===== src/rtl/divider_step.sv =====
// One restoring-division step: trial subtract of D from T, restore on borrow.
// Purely combinational.
module divider_step #(
   parameter int BITS = 8
) (
   input  logic [BITS:0]   t_i,
   input  logic [BITS-1:0] d_i,
   output logic [BITS-1:0] r_o,
   output logic            q_o
);

   logic [BITS+1:0] sum;
   logic [BITS+1:0] addend;
   logic [BITS+1:0] carry_in;

   // T + ~D + 1 at BITS+1 bits; the carry out of that width means no borrow.
   assign addend   = {1'b0, ~{1'b0, d_i}};
   assign carry_in = {{(BITS+1){1'b0}}, 1'b1};
   assign sum      = {1'b0, t_i} + addend + carry_in;

   assign q_o = sum[BITS+1];
   assign r_o = q_o ? sum[BITS-1:0] : t_i[BITS-1:0];

endmodule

--------------------------------

• [YOUR OBJECTIVE]
Word for word, transcribe all of the records.

• [SOLUTION TO THE PROBLEM]
===== src/rtl/divider_step.sv =====
// One restoring-division step: trial subtract of D from T, restore on borrow.
// Purely combinational.
module divider_step #(
   parameter int BITS = 8
) (
   input  logic [BITS:0]   t_i,
   input  logic [BITS-1:0] d_i,
   output logic [BITS-1:0] r_o,
   output logic            q_o
);

   logic [BITS+1:0] sum;
   logic [BITS+1:0] addend;
   logic [BITS+1:0] carry_in;

   // T + ~D + 1 at BITS+1 bits; the carry out of that width means no borrow.
   assign addend   = {1'b0, ~{1'b0, d_i}};
   assign carry_in = {{(BITS+1){1'b0}}, 1'b1};
   assign sum      = {1'b0, t_i} + addend + carry_in;

   assign q_o = sum[BITS+1];
   assign r_o = q_o ? sum[BITS-1:0] : t_i[BITS-1:0];

endmodule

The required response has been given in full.